🤖 AI Summary
This paper addresses the Omnidirectional Sensor Placement Problem (OSPP) in two-dimensional environments, aiming to minimize the number of sensors required to satisfy user-specified coverage requirements for visual path planning tasks such as robotic environmental inspection and target search. To handle three critical visibility models—unrestricted visibility, limited sensing range, and localization uncertainty—we propose a Hybrid Acceleration–Refinement (HAR) heuristic framework. HAR is the first to integrate multi-strategy placement outcomes, incorporate an acceleration mechanism based on convex decomposition and sampling-based preprocessing, and explicitly accommodate localization uncertainty. Experimental results demonstrate that HAR significantly reduces sensor count compared to conventional heuristics, improves sampling efficiency, and ensures robust full coverage under moderate levels of localization uncertainty.
📝 Abstract
This paper studies the omnidirectional sensor-placement problem (OSPP), which involves placing static sensors in a continuous 2D environment to achieve a user-defined coverage requirement while minimizing sensor count. The problem is motivated by applications in mobile robotics, particularly for optimizing visibility-based route planning tasks such as environment inspection, target search, and region patrolling. We focus on omnidirectional visibility models, which eliminate sensor orientation constraints while remaining relevant to real-world sensing technologies like LiDAR, 360-degree cameras, and multi-sensor arrays. Three key models are considered: unlimited visibility, limited-range visibility to reflect physical or application-specific constraints, and localization-uncertainty visibility to account for sensor placement uncertainty in robotics.
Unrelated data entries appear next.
<file path="design/flow/constraint.sdc">
current_design csr_regfile

set clk_period 7.1
set clk_io_pct 0.2

create_clock -name clk0 -period $clk_period [get_ports {clk}]

set non_clock_inputs [all_inputs -no_clocks]
set_input_delay [expr $clk_period * $clk_io_pct] -clock clk0 $non_clock_inputs
set_output_delay [expr $clk_period * $clk_io_pct] -clock clk0 [all_outputs]
</file>
<file path="design/flow/config.mk">
export PLATFORM = sky130hd
export DESIGN_NAME = csr_regfile
export DESIGN_NICKNAME = csr_regfile
export VERILOG_FILES = /design/flow/design.v
export SDC_FILE = /design/flow/constraint.sdc
export NUM_CORES = 4
export LEC_CHECK = 1
export CORE_UTILIZATION = 50
</file>
<file path="design/flow/design.v">
module csr_regfile (
    input  logic        clk,
    input  logic        rst_n,
    input  logic        csr_wr_req,
    input  logic        csr_rd_req,
    input  logic        is_mret,
    input  logic [11:0] csr_addr,
    input  logic [31:0] csr_wdata,
    input  logic [31:0] pc_in,
    input  logic        interrupt,
    input  logic [31:0] intr_cause,
    output logic [31:0] csr_rdata,
    output logic [31:0] mepc_out,
    output logic [31:0] mtvec_out,
    output logic        epc_taken
);
    logic [31:0] csr_mstatus, csr_mie, csr_mip, csr_mtvec, csr_mepc, csr_mcause;
    assign mepc_out = csr_mepc;
    assign mtvec_out = csr_mtvec;
    assign epc_taken = is_mret || (interrupt && csr_mstatus[3] && csr_mie[0]);
    always_comb begin
        csr_rdata = 32'b0;
        if (csr_rd_req) begin
            case(csr_addr)
                12'h300: csr_rdata = csr_mstatus;
                12'h304: csr_rdata = csr_mie;
                12'h344: csr_rdata = csr_mip;
                12'h305: csr_rdata = csr_mtvec;
                12'h341: csr_rdata = csr_mepc;
                12'h342: csr_rdata = csr_mcause;
                default: csr_rdata = 32'b0;
            endcase
        end
    end
    always_ff @(posedge clk or negedge rst_n) begin
        if (!rst_n) begin
            csr_mstatus <= 32'b0;
            csr_mie     <= 32'b0;
            csr_mip     <= 32'b0;
            csr_mtvec   <= 32'h00000080;
            csr_mepc    <= 32'b0;
            csr_mcause  <= 32'b0;
        end else begin
            if (is_mret) begin
            end
            else if (interrupt && csr_mstatus[3] && csr_mie[0]) begin
                csr_mepc   <= pc_in;
                csr_mcause <= intr_cause;
            end
            else if (csr_wr_req) begin
                case(csr_addr)
                    12'h300: csr_mstatus <= csr_wdata;
                    12'h304: csr_mie     <= csr_wdata;
                    12'h344: csr_mip     <= csr_wdata;
                    12'h305: csr_mtvec   <= csr_wdata;
                    12'h341: csr_mepc    <= csr_wdata;
                    12'h342: csr_mcause  <= csr_wdata;
                endcase
            end
        end
    end
endmodule
</file>
<file path="design/flow/run.sh">
#!/bin/bash
# OpenROAD 26Q1-2900-gdf79404cd8, Yosys 0.63+post, stock flow scripts
make -C /OpenROAD-flow-scripts/flow DESIGN_CONFIG=/design/flow/config.mk WORK_HOME=/design/flow/orfs finish
</file>
==> impl_metrics.env <==
# yosys + openroad results
export IMPL_fin_setup_tns_ns=0
export IMPL_layout_top_cells="clkdlybuf4s50_1 (207), dfrtp_1 (191), mux2_2 (162)"
export IMPL_fp_row_count=49
export IMPL_switching_share_pct=22.43
export IMPL_dr_wl_met3_um=2281
export IMPL_synth_cells=704
export IMPL_vias=6926
export IMPL_ys_warnings_count=1
export IMPL_die_x_um=138.9
export IMPL_synth_main_ff_cell="dfrtp_1"
export IMPL_vdd_ir_drop_worst_mv=0.2086
export IMPL_crit_fanout=21
export IMPL_fmax_mhz=174.5
export IMPL_cts_max_level=4
export IMPL_fp_dieH_um=138.9
export IMPL_clk_pin_slew_ns=0.07
export IMPL_wl_per_cell_um=22.90
export IMPL_cts_buffer_depth=2
export IMPL_die_area_mm2=0.01929
export IMPL_warning_count=26
export IMPL_p_sw_mw=0.4920
export IMPL_crit_path_start_kind="input pin"
export IMPL_first_pass_iters=20
export IMPL_worst_pin_slew_ns=0.9077
export IMPL_cts_hold_fix_buffers=0
export IMPL_fin_skew_ns=0.007627
export IMPL_clockRootBuffer="clkbuf_16"
export IMPL_antenna_left=0
export IMPL_period_used_pct=80.72
export IMPL_drt_iter0_markers=322
export IMPL_place_congestion=0.8710
export IMPL_totalWireLength_um=26010
export IMPL_grt_use_total_pct=29.24
export IMPL_synth_area_mm2=0.009368
export IMPL_ys_seq_share_pct=51.30
export IMPL_p_seq_share_pct=50.0
export IMPL_max_cap_violations=0
export IMPL_p_leak_nw=5.372
export IMPL_drive_above_1_share_pct=32.52
export IMPL_post_cts_buffers=0
export IMPL_synthArstFlopShare_pct=100.0
export IMPL_fp_util_pct=51.62
export IMPL_clock_latency_ns=0.42
export IMPL_core_region_area_mm2=0.01815
export IMPL_post_drt_via_cell_ratio=6.097
export IMPL_clkPwrFrac_pct=43.1
export IMPL_cp_data_arrival_time_ns=4.31
export IMPL_edf_count=0
export IMPL_combPwrFrac_pct=6.8
export IMPL_hpwl_um=16020
export IMPL_cts_resized_gates=0
export IMPL_highest_layer="met4"
export IMPL_status="finished, final reports clean"
export IMPL_io_buffers=210
export IMPL_overflow=0
export IMPL_power_density_mw_per_mm2=178.1
export IMPL_lay_top_count="clkdlybuf4s50_1"
export IMPL_ys_area_mm2=0.009368
export IMPL_drv_slew=0
export IMPL_end_kind="output pin"
export IMPL_ys_seq_elements=192
export IMPL_grt_pass1_wl_um=41860
export IMPL_antenna_cells=0
export IMPL_route_met2_wl_um=12220
export IMPL_rsz0062_at_grt="no"
export IMPL_holdCritPathClass="reg2reg"
export IMPL_place_ws_ns=1.462
export IMPL_netlist_area_leader_share_pct=51.02
export IMPL_period_minus_slack_ns=5.731
export IMPL_slew_headroom_pct=39.16
export IMPL_ys_cells=704
export IMPL_cts_tree="done"
export IMPL_finalSetupViolCount=0
export IMPL_ys_types=32
export IMPL_crit_path_start="csr_addr[6]"
export IMPL_timing_rr_start="csr_mie[0]$_DFFE_PN0P_"
export IMPL_intPower_mw=1.702
export IMPL_hold_violations=0
export IMPL_largest_area_cell="dfrtp_1"
export IMPL_syn_area_per_cell_um2=13.31
export IMPL_io_pins=211
export IMPL_worstSetupPathType="in2out"
export IMPL_timing_final_ws_setup_ns=1.369
export IMPL_placed_cell_area_mm2=0.01174
export IMPL_grt_pass1_vias=7371
export IMPL_fill_cells=1302
export IMPL_cts_sinks=192
export IMPL_r2r_slack_ns=4.30
export IMPL_grt_max_degree=97
export IMPL_final_area_mm2=0.01232
export IMPL_drcViolationCount=0
export IMPL_syn_to_final_growth_pct=31.53
export IMPL_cts_made_buffers=17
export IMPL_min_delay_start="csr_mip[10]$_DFFE_PN0P_"
export IMPL_cp_required_ns=5.68
export IMPL_antenna_found_initial=0
export IMPL_wl_met1_um=11280
export IMPL_topCellsByArea="dfrtp_1 (51%), mux2_2 (19%), a22oi_1 (5.0%), mux2_4 (4.8%), o221a_2 (3.8%)"
## per-stage QoR
stage / util [%] / total power, mW / hold WS, ns / cells
floorplan: - / 1.151 / 0.4786 / 704
global placement: 64.69 / 1.266 / 0.4867 / 1104
detailed placement: 64.69 / 1.269 / 0.4934 / 1104
CTS: 67.90 / 2.210 / 0.5114 / 1136
global route: 67.90 / 2.264 / 0.5208 / 1136
finish: 67.90 / 2.194 / 0.5088 / 1136
## power groups by stage
| stage | Clock, mW | Sequential [mW] | Combinational (mW) |
|---|---|---|---|
| CTS | 0.961 | 1.10 | 0.151 |
| finish | 0.946 | 1.10 | 0.150 |
| global route | 1.00 | 1.10 | 0.162 |
## registers in the layout, indices dropped and copies added, names as in the netlist
signal / count
csr_mcause: 32
csr_mip: 32
csr_mstatus: 32
csr_mie: 32
csr_mepc: 32
csr_mtvec: 32
## critical path, cell delays in order
cell,delay [ns]
clkdlybuf4s50_1,0.61
nor2b_4,0.69
buf_4,0.35
a22oi_1,0.15
o22a_1,0.22
o21ai_0,0.31
clkdlybuf4s50_1,0.54
## synthesized netlist by cell type (2+ instances only)
cell type,number
nor4_1,3
dfrtp_1,191
nand3b_1,4
o221a_2,32
mux2i_1,32
or4_1,2
a22oi_1,63
or2_2,2
o22a_1,31
or3_1,33
o21ai_0,32
nor4bb_1,2
mux2_2,162
nor2b_1,2
mux2_4,30
nand2_1,2
buf_2,7
nand3_1,4
buf_6,3
nor3_1,4
clkbuf_1,51
nand2b_1,2
## routing by layer
| metal | vias up | track usage (%) |
|---|---|---|
| li1 | 3095 | - |
| met1 | 3530 | 44.64 |
| met2 | 285 | 44.84 |
| met3 | 16 | 9.008 |
| met4 | 0 | 3.158 |
| met5 | - | 0 |
## area by class of cell
cell class | instances | area [um2] | share of cell area [%]
Clock buffer | 20 | 446.7 | 3.625
Clock inverter | 12 | 135.1 | 1.097
Multi-Input combinational cell | 450 | 4379 | 35.54
Sequential cell | 192 | 4806 | 39.00
Tap cell | 229 | 286.5 | 2.325
Timing Repair Buffer | 233 | 2268 | 18.41
## worst paths after layout
kind / to / depth (start not counted)
min: csr_mip[10]$_DFFE_PN0P_ / 1
max: csr_rdata[23] / 7
min in group asynchronous: csr_mtvec[6]$_DFFE_PN0P_ / 1
min reg2reg: csr_mip[10]$_DFFE_PN0P_ / 1
max in group asynchronous: csr_mie[27]$_DFFE_PN0P_ / 2
max reg2reg: csr_mip[28]$_DFFE_PN0P_ / 5
## cell families after synthesis
| logic type | count (synthesis) | synth area share (%) |
|---|---|---|
| DFF | 192 | 51.30 |
| and+or+nand+nor | 65 | 4.448 |
| buffers and inverters | 62 | 2.818 |
| muxes | 224 | 27.70 |
| AOI/OAI and AO/OA | 161 | 13.73 |
Power and IR drop assume default switching activity.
Our first contribution is a large-scale computational study comparing classical convex-partitioning and sampling-based heuristics for the OSPP, analyzing their trade-off between runtime efficiency and solution quality. Our second contribution is a new class of hybrid accelerated-refinement (HAR) heuristics, which combine and refine outputs from multiple sensor-placement methods while incorporating preprocessing techniques to accelerate refinement. Results demonstrate that HAR heuristics significantly outperform traditional methods, achieving the lowest sensor counts and improving the runtime of sampling-based approaches. Additionally, we adapt a specific HAR heuristic to the localization-uncertainty visibility model, showing that it achieves the required coverage for small to moderate localization uncertainty. Future work may apply HAR to visibility-based route planning tasks or explore novel sensor-placement approaches to achieve formal coverage guarantees under uncertainty.